The fact that we even call Victoria Beckham by her name instead of “Posh Spice” is enough proof that her reinvention was extremely successful. Beckham was originally the “meh” Spice of the Spice Girls, barely ever singing because she was too busy posing and pouting for the cameras. When the group broke up, it seemed highly unlikely that out of all the Spices, Posh would be the one to carve out a name for herself, but that’s exactly what she did. Beckham has made a name for herself in the fashion world and has a lucrative and critically acclaimed fashion line.
Sonny Moore may sound like the name of a tough-talkin’, chain-smokin’ country star, but it’s actually the birth name of one of the world’s best-selling dubstep DJs.
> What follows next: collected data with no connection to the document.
$ cat src/rtl/ram_dump_ctrl_pkg.sv
// Shared definitions for the post-run RAM dump sequencer: FSM states,
// UART payload width and word/byte geometry.
package ram_dump_ctrl_pkg;

    localparam int unsigned BYTE_BITS = 8;

    typedef enum logic [2:0] {
        ST_IDLE  = 3'd0,
        ST_READ  = 3'd1,
        ST_LATCH = 3'd2,
        ST_SEND  = 3'd3,
        ST_WAIT  = 3'd4,
        ST_NEXT  = 3'd5,
        ST_DONE  = 3'd6
    } dump_state_t;

    function automatic int unsigned bytes_per_word(input int unsigned data_length);
        return data_length / BYTE_BITS;
    endfunction

endpackage

$ cat src/rtl/ram_dump_ctrl_word_byte_serializer.sv
// Holds one RAM word and walks its bytes MS byte first; the top FSM loads a
// word, then steps the byte index on each accepted UART completion.
module word_byte_serializer
    import ram_dump_ctrl_pkg::*;
#(
    parameter int unsigned DATA_LENGTH = 16
) (
    input  logic                   i_clock,
    input  logic                   i_reset,
    input  logic                   i_load,
    input  logic [DATA_LENGTH-1:0] i_word,
    input  logic                   i_step,
    output logic [BYTE_BITS-1:0]   o_tx_data,
    output logic                   o_last
);

    localparam int unsigned BPW   = bytes_per_word(DATA_LENGTH);
    localparam int unsigned IDX_W = (BPW > 1) ? $clog2(BPW) : 1;

    logic [BPW-1:0][BYTE_BITS-1:0] word_q;
    logic [IDX_W-1:0]              idx_q;

    always_ff @(posedge i_clock or negedge i_reset) begin
        if (!i_reset) begin
            word_q <= '0;
            idx_q  <= '0;
        end else if (i_load) begin
            word_q <= i_word;
            idx_q  <= IDX_W'(BPW - 1);
        end else if (i_step) begin
            idx_q  <= idx_q - 1'b1;
        end
    end

    // Byte lane only moves on load/step, so the UART sees it stable for a whole frame.
    always_comb begin
        o_tx_data = word_q[idx_q];
        o_last    = (idx_q == '0);
    end

endmodule

$ cat src/rtl/ram_dump_ctrl.sv
// Post-run RAM dump sequencer: on a CPU halt edge it takes the RAM read port,
// reads words 0..DUMP_WORDS-1 and streams each to the UART, MS byte first.
module ram_dump_ctrl
    import ram_dump_ctrl_pkg::*;
#(
    parameter int unsigned DATA_LENGTH = 16,
    parameter int unsigned ADDR_LENGTH = 11,
    parameter int unsigned DUMP_WORDS  = 16
) (
    input  logic                   i_clock,
    input  logic                   i_reset,
    input  logic                   i_halt,
    output logic                   o_ram_grant,
    output logic [ADDR_LENGTH-1:0] o_ram_addr,
    input  logic [DATA_LENGTH-1:0] i_ram_data,
    output logic [BYTE_BITS-1:0]   o_tx_data,
    output logic                   o_tx_start,
    input  logic                   i_tx_done,
    output logic                   o_busy,
    output logic                   o_done
);

    localparam logic [ADDR_LENGTH-1:0] LAST_WORD = ADDR_LENGTH'(DUMP_WORDS - 1);

    dump_state_t            state_q, state_d;
    logic                   halt_q;
    logic                   halt_rise;
    logic [ADDR_LENGTH-1:0] word_idx;
    logic                   ser_last;
    logic                   ser_step;

    // halt_q resets high so a halt already asserted at reset release is not an edge.
    always_ff @(posedge i_clock or negedge i_reset) begin
        if (!i_reset) begin
            state_q   <= ST_IDLE;
            halt_q    <= 1'b1;
            halt_rise <= 1'b0;
            word_idx  <= '0;
        end else begin
            state_q   <= state_d;
            halt_q    <= i_halt;
            halt_rise <= i_halt & ~halt_q;
            if (state_q == ST_IDLE)
                word_idx <= '0;
            else if (state_q == ST_NEXT && i_halt && word_idx != LAST_WORD)
                word_idx <= word_idx + 1'b1;
        end
    end

    always_comb begin
        state_d = state_q;
        unique case (state_q)
            ST_IDLE:  if (halt_rise) state_d = ST_READ;
            ST_READ:  state_d = i_halt ? ST_LATCH : ST_IDLE;
            ST_LATCH: state_d = i_halt ? ST_SEND : ST_IDLE;
            ST_SEND:  state_d = i_halt ? ST_WAIT : ST_IDLE;
            // Abort is deferred until the frame completes.
            ST_WAIT: begin
                if (i_tx_done) begin
                    if (!i_halt)       state_d = ST_IDLE;
                    else if (ser_last) state_d = ST_NEXT;
                    else               state_d = ST_SEND;
                end
            end
            ST_NEXT: begin
                if (!i_halt)                    state_d = ST_IDLE;
                else if (word_idx == LAST_WORD) state_d = ST_DONE;
                else                            state_d = ST_READ;
            end
            ST_DONE:  if (!i_halt) state_d = ST_IDLE;
            default:  state_d = ST_IDLE;
        endcase
    end

    always_comb begin
        o_ram_grant = 1'b0;
        o_busy      = 1'b0;
        o_done      = 1'b0;
        o_tx_start  = 1'b0;
        o_ram_addr  = '0;
        ser_step    = (state_q == ST_WAIT) && i_tx_done && i_halt && !ser_last;
        unique case (state_q)
            ST_READ, ST_LATCH, ST_WAIT, ST_NEXT: begin
                o_ram_grant = 1'b1;
                o_busy      = 1'b1;
                o_ram_addr  = word_idx;
            end
            ST_SEND: begin
                o_ram_grant = 1'b1;
                o_busy      = 1'b1;
                o_ram_addr  = word_idx;
                o_tx_start  = 1'b1;
            end
            ST_DONE: o_done = 1'b1;
            default: ;
        endcase
    end

    word_byte_serializer #(
        .DATA_LENGTH (DATA_LENGTH)
    ) u_serializer (
        .i_clock   (i_clock),
        .i_reset   (i_reset),
        .i_load    (state_q == ST_LATCH),
        .i_word    (i_ram_data),
        .i_step    (ser_step),
        .o_tx_data (o_tx_data),
        .o_last    (ser_last)
    );

endmodule

$ cat config.mk
export PLATFORM = sky130hd
export DESIGN_NAME = ram_dump_ctrl
export DESIGN_NICKNAME = d
export VERILOG_FILES = /design/src/rtl/ram_dump_ctrl_pkg.sv /design/src/rtl/ram_dump_ctrl_word_byte_serializer.sv /design/src/rtl/ram_dump_ctrl.sv
export SDC_FILE = /design/constraint.sdc
export NUM_CORES = 1
export LEC_CHECK = 0
export BUFFER_PORTS_ARGS = -buffer_cell sky130_fd_sc_hd__buf_2
export CAP_MARGIN = 20
export CORE_MARGIN = 2
export CORE_UTILIZATION = 52
export CTS_CLUSTER_SIZE = 8
export DETAILED_ROUTE_END_ITERATION = 10
export PLACE_DENSITY_LB_ADDON = 0.1
export SLEW_MARGIN = 10
export SYNTH_ARGS = -nofsm -noshare
export SYNTH_HDL_FRONTEND = slang
export SYNTH_SLANG_ARGS = --single-unit
$ cat constraint.sdc
create_clock -name i_clock -period 1.9 [get_ports i_clock]
set_input_delay 0.38 -clock i_clock [delete_from_list [all_inputs] [get_ports i_clock]]
set_output_delay 0.38 -clock i_clock [all_outputs]
set_load 0.03 [all_outputs]
; Yosys cells after proc, flatten, opt, wreduce, memory -nomap -nowiden
; Index checks and enable logic that the tools add are counted.
[classes]
addsub = 2
n_lt_le_gt_ge = 1
eq_ne = 11
n_mux = 21
n_bitwise = 2
n_reduce_logical = 10
[ops]
columns = operator, n
row1 = 11-bit 2-to-1 mux, 3
row2 = 3-bit 2-to-1 mux, 8
row3 = 3-bit case mux with 7 select lines, 1
row4 = 8-bit 2-to-1 mux, 2
row5 = "11-bit by 1-bit adder with 11-bit output, second input constant", 1
row6 = "11-bit by 4-bit == test with 1-bit output, second input constant", 1
row7 = "11-bit by 4-bit inequality test with 1-bit output, second input constant", 1
row8 = "3-bit == test, second input constant", 3
row9 = "3-bit by 2-bit == test with 1-bit output, second input constant", 2
row10 = "2-bit inequality test, second input constant", 3
row11 = 1-bit logical AND, 5
row12 = 1-bit 2-to-1 mux, 5
row13 = 5-bit OR reduction, 1
row14 = 2-bit 2-to-1 mux, 2
row15 = 2-bit nonzero test, 2
row16 = "3-bit by 1-bit == test with 1-bit output, second input constant", 1
row17 = 3-bit logical NOT, 1
row18 = 3-bit AND reduction, 1
row19 = "1-bit by 2-bit less-than comparator with 1-bit output, second input constant", 1
row20 = 1-bit bitwise AND, 1
row21 = 1-bit inverter, 1
row22 = "1-bit subtractor, second input constant", 1
[totals]
regBits = 33
elab_cells = 54

; Logic depth before layout (Yosys ltp)
; Gate-level depths: netlist (run 1).
[depth]
word_depth = 6
ltp_mapped = 6
ltp_nobuf = 5

; Hierarchy
; From an unflattened synthesis (run 1), not the netlist that was laid out.
[unflattened]
hier_cells = 157
hier_area_um2 = 1790.5
[by_module_without_submodules]
columns = mod, n_inst, cells_each, area_per_inst_um2, seq_area_each_um2
row1 = ram_dump_ctrl, 1, 110, 1006.0, 401.6
row2 = word_byte_serializer, 1, 47, 784.5, 425.4

; Least setup slack after synthesis (run 1)
; No wires, ideal clock.
[synth_path]
path_type = register to output
start = reg state_q[2]
end = out o_ram_addr[1]
t_arrival_ns = 1.700
required_time_ns = 1.520
setup_slack_ns = -0.180
path_stages_with_launch = 5
path_buffers = 1
cell_sequence = dfrtp_1 > nor3_1 > a21oi_1 > clkbuf_1 > and2_1
[synth_via]
elab_chain_len = 3
word_cells_on_any_way = 7
[synth_rtl]
columns = item, line
row1 = "start, declared", ram_dump_ctrl.sv:25  ; dump_state_t state_q, state_d;
row2 = "start signal, assigned", ram_dump_ctrl.sv:40  ; state_q <= state_d;
row3 = 3-bit == test (tied with other cells), ram_dump_ctrl.sv:82  ; unique case (state_q)
row4 = 5-bit OR reduction (no source line) (*), -
row5 = 11-bit 2-to-1 mux (*), ram_dump_ctrl.sv:82
row6 = "end, declared", ram_dump_ctrl.sv:14  ; output logic [ADDR_LENGTH-1:0] o_ram_addr,
; Mark *: on every way between the ends. The rest lies on a longest branch, timed or not.

; Worst setup path after layout (run 1)
[layout_path]
start = reg state_q[2]
end = out o_ram_addr[10]
; Same word-level chain as after synthesis.

==> reports/results.tsv, run 1 <==
stage	metric	value	unit
run_status	outcome	finished, violations left	
run_status	violations	setup timing	
worst_hold_path	hold_path.class	in2async	
timing	final_hold_viol_count	0	
grt	globalRouteOverflowTotal	0	
die	io_pins	43	
layout	antenna_cells	0	
drt	wl_per_cell	15.0	um
cts	cts-buffers-inserted	5	
setup_path	r2r_end	word_idx[9]	
cts	clk_pin_slew	100	ps
synth	yosysTopAreaCell	dfrtp_1	
die	coreArea	3100	um2
layout	final_area	2260	um2
placement	port_buffers	42	
setup_path	rr_worst_depth	5	
synth	synth_area	1710	um2
timing	fin_skew	7.31	ps
timing	finalCritPeriodShare	101	%
synth	synth.net_count	179	
setup_path	start_kind	register	
die	fp.dieW	61.4	um
synth	synth_area_per_cell	10.8	um2
timing	fmax	519	MHz
synth	synthArstFlopShare	100	%
synth	synth_seq_cells	33	
setup_path	worstPathRequired	1520	ps
layout	syn2layout_area_growth	32.1	%
synth	synth_cells	158	
cts	cts_hold_buffers	0	
die	rows	20	
die	die-height	61.4	um
setup_path	endpoint_kind	primary output	
timing	max_slew_margin	52.4	%
cts	clk_latency	340	ps
timing	grt_setup_unrepaired	true	
placement	dp_hpwl	2500	um
timing	setup_viol	11	
layout	layout-drive-gt1-share	50.7	%
drt	vias	1439	
synth	yosysTopAreaCellShare	46.7	%
timing	min_period	1930	ps
placement	place_congestion	0.929	
layout	nNetsFinal	233	
pwr	powerDensity	1360	nW/um2
synth	synth.most_common_cell	dfrtp_1	
timing	tightestPinTransition	715	ps
grt	grt_pass1_vias	1361	
grt	antenna_found_initial	0	
grt	grt_usage	23.2	%
timing	tns	-243	ps
setup_path	arrival	1550	ps
drt	ant_nets	0	
synth	synthTopCellsByCount	dfrtp_1 (32), mux2_2 (24), nand2_1 (14)	
drt	drtIter0Drc	90	
timing	worst_slack	-27.3	ps
cts	tritoncts	done	
setup_path	path_class	reg2out	
drt	vias_per_cell	5.60	
grt	grt_first_pass_wirelength	6270	um
synth	synth_ff_type	dfrtp_1	
synth	ys_top_cells_by_area	dfrtp_1 (47%), mux2_2 (16%), and2_1 (4.7%)	
pwr	p_leak	1.07	nW
timing	slew_violations	0	
setup_path	timing.rr.start	state_q[1]	
cts	root_buffer	clkbuf_4	
drt	post-route-drc-count	0	
cts	cts_sinks	33	
synth	synth_edf_count	0	
grt	grt_max_degree	34	
setup_path	crit_fanout	7	
cts	cts_buffer_depth	2	
synth	yosysSeqAreaShare	48.2	%
synth	yosys_warnings	0	
layout	multi_input_area	892	um2
layout	fillers	236	
placement	place_area	2010	um2
drt	dr.pass1.iters	4	
cts	h-tree-depth	2	
layout	regArea	831	um2
die	initial_utilization	55.2	%
synth	netlist-cell-type-count	37	
setup_path	r2r_slack	50	ps
run	drv_cap	0	
drt	wl	3870	um
die	design.die.area	3770	um2
pwr	max-vdd-ir-drop	0.000875	V
[worst max path at each step]
stage / slack, ps / startpoint / endpoint
after floorplan: 90 / state_q[2] / o_ram_addr[1]
after global placement: 260 / i_halt / word_idx[9]
after detailed placement: 230 / i_halt / word_idx[9]
after CTS: -40 / state_q[1] / o_ram_addr[1]
after global routing: -60 / state_q[2] / o_ram_addr[4]
final: -30 / state_q[2] / o_ram_addr[10]
[metal layers]
metal | up-vias | track usage (%) | share of wire [%]
li1 | 683 | - | -
met1 | 705 | 28.8 | 44
met2 | 46 | 37.8 | 49
met3 | 5 | 7.98 | 5.5
met4 | 0 | 8.51 | 1.4
met5 | - | 0 | 0
[report_power, final]
| part | internal, mW | switching [mW] |
|---|---|---|
| Clock | 0.314 | 0.236 |
| Combinational | 0.651 | 0.805 |
| Sequential | 0.915 | 0.152 |
[critical path, stage by stage (launching register included)]
cell and delay, ps:
dfrtp_2 460, nor3_4 220, a21oi_2 90, buf_6 150, and2_4 150, buf_6 130
[cells by family (layout without fill, tap and decap cells)]
family | Yosys count | after routing | synth area share (%)
and+or+nand+nor | 59 | 59 | 20.4
DFF | 33 | 33 | 48.2
muxes | 26 | 26 | 16.9
AOI/OAI and AO/OA | 25 | 25 | 9.27
buffers and inverters | 11 | 66 | 2.85
xor gates and xnor gates | 3 | 3 | 1.53
adders and majority gates | 1 | 1 | 0.730
[cell usage in the layout, fill, tap and decap left out, types with 2 or more instances in the layout]
cell | netlist | layout
nor4b_1 | 2 | 2
a21oi_1 | 8 | 7
o21ai_0 | 5 | 5
buf_4 | 1 | 13
mux2_2 | 24 | 24
dfrtp_2 | 0 | 3
and3b_1 | 2 | 2
xnor2_1 | 3 | 3
and2_4 | 0 | 11
buf_2 | 3 | 30
mux2i_1 | 2 | 2
o211ai_1 | 3 | 3
buf_6 | 0 | 13
and4_1 | 2 | 2
clkbuf_4 | 0 | 5
o31ai_1 | 3 | 3
dfrtp_1 | 32 | 29
nor3_1 | 3 | 2
nand3_1 | 3 | 3
and2_1 | 13 | 2
nor2_1 | 8 | 8
and3_1 | 3 | 3
inv_1 | 2 | 2
nand2_1 | 14 | 14
[cell type report]
cell class	count	share of cell area, %
clock buffer	7	2.43
clock inverter	1	1.33
multi-input combinational	114	39.4
sequential	33	36.7
timing repair buffer	56	17.4
inverter	2	0.331
tap	44	2.43
[timing repair]
item	4_1_cts	5_1_grt
pin swaps	1	1
setup endpoints to repair	19	16
gates cloned	0	1
resized for setup	25	21
setup buffers	4	0
[state kept, by name (all words and copies together), names as in the netlist]
name	flops
halt_q	1
state_q	3
word_idx	11
halt_rise	1
u_serializer.word_q	16
u_serializer.idx_q	1
[metrics by stage]
step / instances / total power [mW] / util [%] / hold slack [ps] / worst slack, ps
after detailed placement: 244 / 2.38 / 64.8 / 471 / 234
after global routing: 257 / 3.25 / 73.0 / 119 / -64.6
after floorplan: 158 / 2.04 / - / 84.4 / 85.5
final: 257 / 3.07 / 73.0 / 78.3 / -27.3
after CTS: 256 / 2.98 / 70.9 / 97.5 / -36.4
after global placement: 244 / 2.33 / 64.8 / 468 / 256
No activity file was read; power rests on OpenSTA's default activity.
==> run 2, diff against run 1 <==
--- a/config.mk
+++ b/config.mk
@@ -12,6 +12,7 @@
 export CTS_CLUSTER_SIZE = 8
 export DETAILED_ROUTE_END_ITERATION = 10
 export PLACE_DENSITY_LB_ADDON = 0.1
+export REMOVE_ABC_BUFFERS = 1
 export SLEW_MARGIN = 10
 export SYNTH_ARGS = -nofsm -noshare
 export SYNTH_HDL_FRONTEND = slang
==> reports/results.tsv, run 2 (synthesis results as in run 1) <==
stage	metric	value	unit	change
pwr	power	2.92	mW	was 3.07 mW
cts	clk_pin_slew	100	ps	about the same
setup_path	path_common_cell	buf_6		unchanged
setup_path	critPathMaxStageDelay	440	ps	was 460 ps
timing	fmax	519	MHz	about the same
pwr	pwr-share-clk	12.7	%	was 17.9%
cts	cts_buffer_depth	2		unchanged
grt	use_met2	33.6	%	was 37.8%
drt	post-route-drc-count	0		unchanged
grt	grt_max_degree	34		unchanged
layout	final_cells	258		was 257
die	io_pins	43		unchanged
placement	place_inst	243		was 244
timing	finalHoldWorstSlack	92.8	ps	was 78.3 ps
cts	clk_latency	330	ps	was 340 ps
timing	tns	-175	ps	was -243 ps
grt	grt_use_met1	29.6	%	was 28.8%
setup_path	crit_fanout	7		unchanged
die	rows	20		unchanged
layout	most-common-layout-cells	dfrtp_1 (30), buf_2 (30), mux2_2 (24)		was buf_2 (30), dfrtp_1 (29), mux2_2 (24)
pwr	p_int	1.72	mW	was 1.88 mW
layout	top_register	u_serializer.word_q		unchanged
run	drv_cap	0		unchanged
grt	antenna_found_initial	0		unchanged
placement	place_ws	195	ps	was 234 ps
pwr	p_leak	1.06	nW	was 1.07 nW
die	die-height	61.4	um	unchanged
grt	grt_usage	21.6	%	was 23.2%
pwr	switchingPower	1.20	mW	was 1.19 mW
setup_path	arrival	1550	ps	about the same
timing	setup_viol	11		unchanged
timing	finalCritPeriodShare	101	%	about the same
timing	slew_violations	0		unchanged
drt	wl	3880	um	was 3870 um
grt	grt_pass1_vias	1242		was 1361
layout	largest_reg_flops	16		unchanged
die	coreArea	3100	um2	unchanged
setup_path	endpoint_kind	primary output		unchanged
timing	worst_slack	-27.5	ps	was -27.3 ps
drt	drtIter0Drc	102		was 90
cts	cts-buffers-inserted	5		unchanged
grt	globalRouteOverflowTotal	0		unchanged
pwr	p_seq_share	36.8	%	was 34.7%
timing	final_hold_viol_count	0		unchanged
setup_path	worstPathCellList	nor3_4 -> a21oi_4 -> buf_6 -> and2_4 -> buf_6		was nor3_4 -> a21oi_2 -> buf_6 -> and2_4 -> buf_6
worst_hold_path	hold_path.class	in2async		unchanged
drt	dr.pass1.iters	4		unchanged
timing	min_period	1930	ps	about the same
layout	layout-drive-gt1-share	50.5	%	was 50.7%
cts	cts_sinks	33		unchanged
setup_path	slowest_stage	dfrtp_1		was dfrtp_2
die	fp.dieW	61.4	um	unchanged
run_status	violations	setup timing		unchanged
cts	root_buffer	clkbuf_4		unchanged
cts	tritoncts	done		unchanged
drt	vias_per_cell	5.47		was 5.60
layout	reg_top3	u_serializer.word_q x16, word_idx x11, state_q x3		unchanged
setup_path	start_kind	register		unchanged
cts	h-tree-depth	2		unchanged
setup_path	path_class	reg2out		unchanged
layout	antenna_cells	0		unchanged
placement	place_congestion	0.949		was 0.929
grt	met3_usage	4.41	%	was 7.98%
pwr	powerDensity	1300	nW/um2	was 1360 nW/um2
layout	syn2layout_area_growth	30.9	%	was 32.1%
drt	vias	1412		was 1439
run_status	outcome	finished, violations left		unchanged
setup_path	worstPathRequired	1520	ps	about the same
grt	top_usage_layer	met2		unchanged
drt	ant_nets	0		unchanged
pwr	max-vdd-ir-drop	0.00102	V	was 0.000875 V
timing	fin_skew	5.44	ps	was 7.31 ps
drt	wl_per_cell	15.1	um	was 15.0 um
placement	dp_hpwl	2560	um	was 2500 um
pwr	combPwrFrac	50.5	%	was 47.4%
die	design.die.area	3770	um2	unchanged
grt	grt_first_pass_wirelength	5830	um	was 6270 um
placement	port_buffers	42		unchanged
timing	tightestPinTransition	720	ps	was 715 ps
layout	nNetsFinal	234		was 233
pwr	switching_share	41.1	%	was 38.8%
timing	max_slew_margin	52.0	%	was 52.4%
die	initial_utilization	55.2	%	unchanged
timing	grt_setup_unrepaired	true		unchanged
## run 2: changes by cell type in the layout (fill, tap and decap cells not counted)
cell       previous run  this run
dfrtp_1              29        30
and4b_2               0         1
dfrtp_2               3         2
and4b_1               1         0
nor4_1                0         1
bufinv_16             1         0
a21oi_2               1         0
nor4_2                1         0
clkinv_2              0         2
a21oi_4               0         1
clkbuf_8              1         0
buf_6                13        14
## run 2: path summary, 6_finish.rpt
| kind | start | to | slack [ps] | cells after the start |
|---|---|---|---|---|
| min in group i_clock | i_ram_data[10] | u_serializer.word_q[10] | 270 | 2 |
| max reg2reg | state_q[2] | word_idx[9] | 80 | 6 |
| min reg2reg | halt_q | halt_rise | 500 | 1 |
| min | i_reset | word_idx[0] | 90 | 1 |
| max | state_q[2] | o_ram_addr[0] | -30 | 5 |
| max in group asynchronous | i_reset | u_serializer.idx_q | 1310 | 1 |
## run 2: final cells by class
type	count	area [um2]
Fill cell	231	860
Timing Repair Buffer	57	405
Sequential cell	33	830
Clock inverter	2	10.0
Clock buffer	6	41.3
Inverter	2	7.51
Tap cell	44	55.1
Multi-Input combinational cell	114	895
## run 2: power by group through the flow
stage          Sequential (mW)  Combinational [mW]  Clock, mW
5_1_grt                   1.10                1.57      0.411
2_1_floorplan             1.06               0.908          0
4_1_cts                   1.07                1.39      0.386
3_3_place_gp              1.05                1.27          0
3_5_place_dp              1.07                1.30          0
6_report                  1.08                1.47      0.372
## run 2: per-layer routing
layer | share of wire, % | routed length [um]
met1 | 46 | 1780
met2 | 48 | 1860
met3 | 5.1 | 200
met4 | 1.1 | 42
met5 | 0 | 0
## run 2: through the flow
stage | cell area, um2 | util (%)
floorplan | 1670 | -
global placement | 2000 | 64.4
detailed placement | 2000 | 64.4
CTS | 2140 | 68.9
global route | 2240 | 72.3
finish | 2240 | 72.3
## run 2: timing repair
action                                  in CTS  in global routing
buffers inserted                             2                  4
hold buffers                                 0                  0
gates cloned                                 1                  0
resized for setup                           22                 26
endpoints found under the setup margin      19                 14
pin swaps                                    1                  3
## run 2: critical path: cells and delay by family, from the launching register on
kind	cells	cell delay, ps
AOI/OAI and AO/OA	1	70
and+or+nand+nor	2	430
buffers and inverters	2	270
DFF	1	440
After doing a 3 year stint as the guitarist in an emo band called From First to Last, Moore released a few one-off songs before officially reinventing himself in 2010 with My Name Is Skrillex. The album took Skrillex in a completely different direction – from emo to dubstep – and almost overnight, Skrillex was opening for deadmau5 and winning Grammys left and right. Plus, The Skrillex has become a legitimate name for his oft-copied hairstyle, so in a weird way, the dude is also a fashion icon.
For a lot of people, Drake will always be Wheelchair Jimmy from Degrassi: The Next Generation. The Canadian rapper originally started out as Aubrey Graham, playing basketball player James Brooks on the successful teen soap. In 2006, however, Drake released his first mixtape and started to garner buzz throughout the hip hop world. Famous before he was even signed to a label, Drake eventually signed with Lil Wayne’s Young Money Entertainment and has been rapping and feuding his way to the top of the hip hop charts ever since.
Rihanna is known for constantly changing up her looks, but her initial reinvention was the one that caught us by surprise the most. After constantly being touted by the music industry as the next Beyoncé, the fresh-faced Barbadian ensured that the whole world knew that she was totally over being sweet and poppy by chopping off her hair and calling her third album Good Girl Gone Bad. In case anyone was still confused, she ditched the hip huggers and bangles for hot pants and whips, and started to sing songs about S&M. Anyone still wondering where the good girl went?
Courtney Love has gone through a few major transformations in her life, but her most unexpected was when she played Larry Flynt’s wife, Althea, in 1996’s The People vs. Larry Flynt. Not only did she garner tons of critical acclaim and receive a Golden Globe nomination for her role, but she showed up to the the 1997 Oscars looking like a completely different person, dropping her trademark messy, punk garb for a white gown and polished makeup. Gone were the days of flashing crowds and crashing Madonna interviews – a new Courtney Love had been born. (It didn’t last very long, but that’s a different story.)
Katy Perry grew up in a religious home with Pentecostal pastors as parents, so it wasn’t too surprising when she forayed into the music world as a Christian rock singer. What was surprising, though, was when she threw her old image out the window and instead kissed a girl and liked it so much that she had to sing a song about it. The once wholesome, blonde-haired-blue-eyed singer had turned into a raven-haired, ruby-lipped femme fatale-ish entertainer who dresses like Rainbow Brite and shoots whipped cream out of her boobs.